Stored data entries:

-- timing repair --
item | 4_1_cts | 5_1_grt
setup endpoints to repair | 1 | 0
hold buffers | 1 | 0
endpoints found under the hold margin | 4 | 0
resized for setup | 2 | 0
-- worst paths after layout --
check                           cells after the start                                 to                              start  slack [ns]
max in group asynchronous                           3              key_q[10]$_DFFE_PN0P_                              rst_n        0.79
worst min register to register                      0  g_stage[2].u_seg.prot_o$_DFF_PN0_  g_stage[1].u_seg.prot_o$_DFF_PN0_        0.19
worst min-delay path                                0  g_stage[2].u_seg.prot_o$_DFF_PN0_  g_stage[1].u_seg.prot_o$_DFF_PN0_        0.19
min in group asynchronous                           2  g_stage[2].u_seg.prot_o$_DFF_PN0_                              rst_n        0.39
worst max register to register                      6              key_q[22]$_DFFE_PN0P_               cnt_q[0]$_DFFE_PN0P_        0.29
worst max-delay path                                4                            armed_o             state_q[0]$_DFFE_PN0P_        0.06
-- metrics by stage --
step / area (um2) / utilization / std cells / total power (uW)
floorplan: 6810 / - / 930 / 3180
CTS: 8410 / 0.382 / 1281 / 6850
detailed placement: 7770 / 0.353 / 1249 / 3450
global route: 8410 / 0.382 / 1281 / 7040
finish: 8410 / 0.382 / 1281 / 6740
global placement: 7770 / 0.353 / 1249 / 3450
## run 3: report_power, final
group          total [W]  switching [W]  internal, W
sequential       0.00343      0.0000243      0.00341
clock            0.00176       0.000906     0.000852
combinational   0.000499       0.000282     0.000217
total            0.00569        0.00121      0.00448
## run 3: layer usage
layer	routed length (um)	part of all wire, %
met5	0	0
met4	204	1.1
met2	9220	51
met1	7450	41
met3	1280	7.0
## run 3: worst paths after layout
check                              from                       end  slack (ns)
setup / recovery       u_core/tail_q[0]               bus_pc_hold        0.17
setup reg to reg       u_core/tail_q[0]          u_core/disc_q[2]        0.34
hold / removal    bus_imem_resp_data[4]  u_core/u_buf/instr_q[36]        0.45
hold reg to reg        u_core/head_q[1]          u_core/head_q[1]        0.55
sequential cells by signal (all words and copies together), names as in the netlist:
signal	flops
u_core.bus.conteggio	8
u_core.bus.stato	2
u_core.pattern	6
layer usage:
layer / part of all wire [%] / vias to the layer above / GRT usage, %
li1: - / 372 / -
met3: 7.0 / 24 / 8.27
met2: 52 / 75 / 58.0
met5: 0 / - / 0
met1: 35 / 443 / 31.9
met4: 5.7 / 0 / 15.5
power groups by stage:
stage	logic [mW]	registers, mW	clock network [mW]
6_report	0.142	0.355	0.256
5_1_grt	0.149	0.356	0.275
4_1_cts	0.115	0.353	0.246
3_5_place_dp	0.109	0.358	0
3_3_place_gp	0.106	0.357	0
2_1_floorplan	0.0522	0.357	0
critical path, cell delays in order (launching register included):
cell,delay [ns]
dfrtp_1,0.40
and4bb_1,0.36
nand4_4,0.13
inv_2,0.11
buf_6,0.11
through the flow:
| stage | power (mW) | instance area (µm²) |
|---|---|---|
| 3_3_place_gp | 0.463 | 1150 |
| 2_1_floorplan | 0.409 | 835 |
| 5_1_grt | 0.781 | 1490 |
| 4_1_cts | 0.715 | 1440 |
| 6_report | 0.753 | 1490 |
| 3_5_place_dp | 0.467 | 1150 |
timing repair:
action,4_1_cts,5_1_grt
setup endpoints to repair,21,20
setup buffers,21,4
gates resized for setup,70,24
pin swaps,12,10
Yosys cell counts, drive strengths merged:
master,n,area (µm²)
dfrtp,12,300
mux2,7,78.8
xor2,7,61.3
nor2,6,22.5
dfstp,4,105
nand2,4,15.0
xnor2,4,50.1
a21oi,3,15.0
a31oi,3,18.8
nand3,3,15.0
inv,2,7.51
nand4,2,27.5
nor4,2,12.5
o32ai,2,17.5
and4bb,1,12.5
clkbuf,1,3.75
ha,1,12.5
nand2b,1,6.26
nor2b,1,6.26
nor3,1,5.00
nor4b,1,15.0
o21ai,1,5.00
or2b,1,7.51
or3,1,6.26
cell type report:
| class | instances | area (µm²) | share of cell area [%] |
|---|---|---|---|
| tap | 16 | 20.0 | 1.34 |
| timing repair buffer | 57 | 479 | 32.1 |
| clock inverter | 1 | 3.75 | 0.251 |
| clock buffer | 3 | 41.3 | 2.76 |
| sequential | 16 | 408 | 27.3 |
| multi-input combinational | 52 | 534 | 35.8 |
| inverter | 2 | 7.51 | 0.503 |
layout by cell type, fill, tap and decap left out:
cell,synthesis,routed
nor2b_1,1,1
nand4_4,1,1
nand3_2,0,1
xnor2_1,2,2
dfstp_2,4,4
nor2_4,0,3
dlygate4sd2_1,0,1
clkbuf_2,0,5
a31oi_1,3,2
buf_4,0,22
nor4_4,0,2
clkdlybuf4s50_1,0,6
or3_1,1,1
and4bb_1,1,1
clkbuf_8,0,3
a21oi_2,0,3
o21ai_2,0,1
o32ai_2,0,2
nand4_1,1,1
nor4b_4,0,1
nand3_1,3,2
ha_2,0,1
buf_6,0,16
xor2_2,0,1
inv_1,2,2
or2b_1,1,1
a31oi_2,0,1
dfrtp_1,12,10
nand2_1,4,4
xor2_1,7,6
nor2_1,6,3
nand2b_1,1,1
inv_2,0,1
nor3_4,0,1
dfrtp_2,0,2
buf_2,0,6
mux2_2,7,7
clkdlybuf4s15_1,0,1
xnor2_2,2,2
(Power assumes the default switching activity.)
`src/rtl/pulse_handshake_tx.sv`:
```
// rtl/pulse_handshake_tx.sv - event-counting 4-phase request/acknowledge transmitter
module pulse_handshake_tx #(
    parameter int CNT_W       = 4,
    parameter int SYNC_STAGES = 2
) (
    input  logic             clk,
    input  logic             rst,
    input  logic             pulse_in,
    input  logic             ack_async,
    output logic             req_out,
    output logic             busy,
    output logic [CNT_W-1:0] pending,
    output logic             done,
    output logic             overflow
);

    localparam logic [CNT_W-1:0] P_MAX = '1;

    typedef enum logic [1:0] {
        IDLE = 2'd0,
        REQ  = 2'd1,
        REL  = 2'd2
    } state_t;

    state_t                 r_state;
    logic [SYNC_STAGES-1:0] r_sync;
    logic [CNT_W-1:0]       r_pending;
    logic                   r_req;
    logic                   r_busy;
    logic                   r_done;
    logic                   r_overflow;

    logic w_ack_s;
    logic w_launch;
    logic w_drop;
    logic w_inc;
    logic w_dec;

    // Only the last synchronizer stage is ever looked at.
    assign w_ack_s = r_sync[SYNC_STAGES-1];

    // A stale ack (still high while idle) blocks a new launch until it falls.
    assign w_launch = (r_state == IDLE) && !w_ack_s && ((r_pending != '0) || pulse_in);

    // An event is lost only when the counter is full and nothing drains it this cycle.
    assign w_drop = pulse_in && (r_pending == P_MAX) && !w_launch;
    assign w_inc  = pulse_in && !w_drop;

    // A launch with an empty counter is fed by the same-cycle pulse, so inc and dec cancel.
    assign w_dec  = w_launch;

    assign req_out  = r_req;
    assign busy     = r_busy;
    assign pending  = r_pending;
    assign done     = r_done;
    assign overflow = r_overflow;

    // Ack synchronizer shift chain.
    always_ff @(posedge clk) begin
        if (rst) begin
            r_sync <= '0;
        end else begin
            r_sync <= {r_sync[SYNC_STAGES-2:0], ack_async};
        end
    end

    // Pending-event counter and sticky overflow flag.
    always_ff @(posedge clk) begin
        if (rst) begin
            r_pending  <= '0;
            r_overflow <= 1'b0;
        end else begin
            if (w_inc && !w_dec) begin
                r_pending <= r_pending + 1'b1;
            end else if (!w_inc && w_dec) begin
                r_pending <= r_pending - 1'b1;
            end
            if (w_drop) begin
                r_overflow <= 1'b1;
            end
        end
    end

    // Handshake FSM with registered req/busy/done.
    always_ff @(posedge clk) begin
        if (rst) begin
            r_state <= IDLE;
            r_req   <= 1'b0;
            r_busy  <= 1'b0;
            r_done  <= 1'b0;
        end else begin
            r_done <= 1'b0;
            case (r_state)
                IDLE: begin
                    if (w_launch) begin
                        r_state <= REQ;
                        r_req   <= 1'b1;
                        r_busy  <= 1'b1;
                    end
                end
                REQ: begin
                    if (w_ack_s) begin
                        r_state <= REL;
                        r_req   <= 1'b0;
                    end
                end
                REL: begin
                    if (!w_ack_s) begin
                        r_state <= IDLE;
                        r_busy  <= 1'b0;
                        r_done  <= 1'b1;
                    end
                end
                default: begin
                    r_state <= IDLE;
                    r_req   <= 1'b0;
                    r_busy  <= 1'b0;
                end
            endcase
        end
    end

endmodule

```
`config.mk`:
```
export PLATFORM = sky130hd
export DESIGN_NAME = pulse_handshake_tx
export DESIGN_NICKNAME = d
export VERILOG_FILES = /design/src/rtl/pulse_handshake_tx.sv
export SDC_FILE = /design/constraint.sdc
export NUM_CORES = 1
export LEC_CHECK = 0
export BUFFER_PORTS_ARGS = -buffer_cell sky130_fd_sc_hd__buf_4
export CAP_MARGIN = 5
export CORE_MARGIN = 5
export CORE_UTILIZATION = 41
export DETAILED_ROUTE_END_ITERATION = 10
export GPL_ROUTABILITY_DRIVEN = 0
export HOLD_SLACK_MARGIN = 0.15
export PLACE_DENSITY = 0.65
export REMOVE_ABC_BUFFERS = 1
export SETUP_SLACK_MARGIN = 0.05
export SLEW_MARGIN = 20
export SYNTH_ARGS = -nofsm -noshare
export SYNTH_HDL_FRONTEND = slang
export SYNTH_SLANG_ARGS = --single-unit
```
`constraint.sdc`:
```
create_clock -name clk -period 2.1 [get_ports clk]
set_input_delay 0.105 -clock clk [delete_from_list [all_inputs] [get_ports clk]]
set_output_delay 0.105 -clock clk [all_outputs]
set_load 0.02 [all_outputs]
```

Task requirements
Up to and including the line with "min in group", please return the records exactly, beginning from their first line.

Task response
-- timing repair --
item | 4_1_cts | 5_1_grt
setup endpoints to repair | 1 | 0
hold buffers | 1 | 0
endpoints found under the hold margin | 4 | 0
resized for setup | 2 | 0
-- worst paths after layout --
check                           cells after the start                                 to                              start  slack [ns]
max in group asynchronous                           3              key_q[10]$_DFFE_PN0P_                              rst_n        0.79
worst min register to register                      0  g_stage[2].u_seg.prot_o$_DFF_PN0_  g_stage[1].u_seg.prot_o$_DFF_PN0_        0.19
worst min-delay path                                0  g_stage[2].u_seg.prot_o$_DFF_PN0_  g_stage[1].u_seg.prot_o$_DFF_PN0_        0.19
min in group asynchronous                           2  g_stage[2].u_seg.prot_o$_DFF_PN0_                              rst_n        0.39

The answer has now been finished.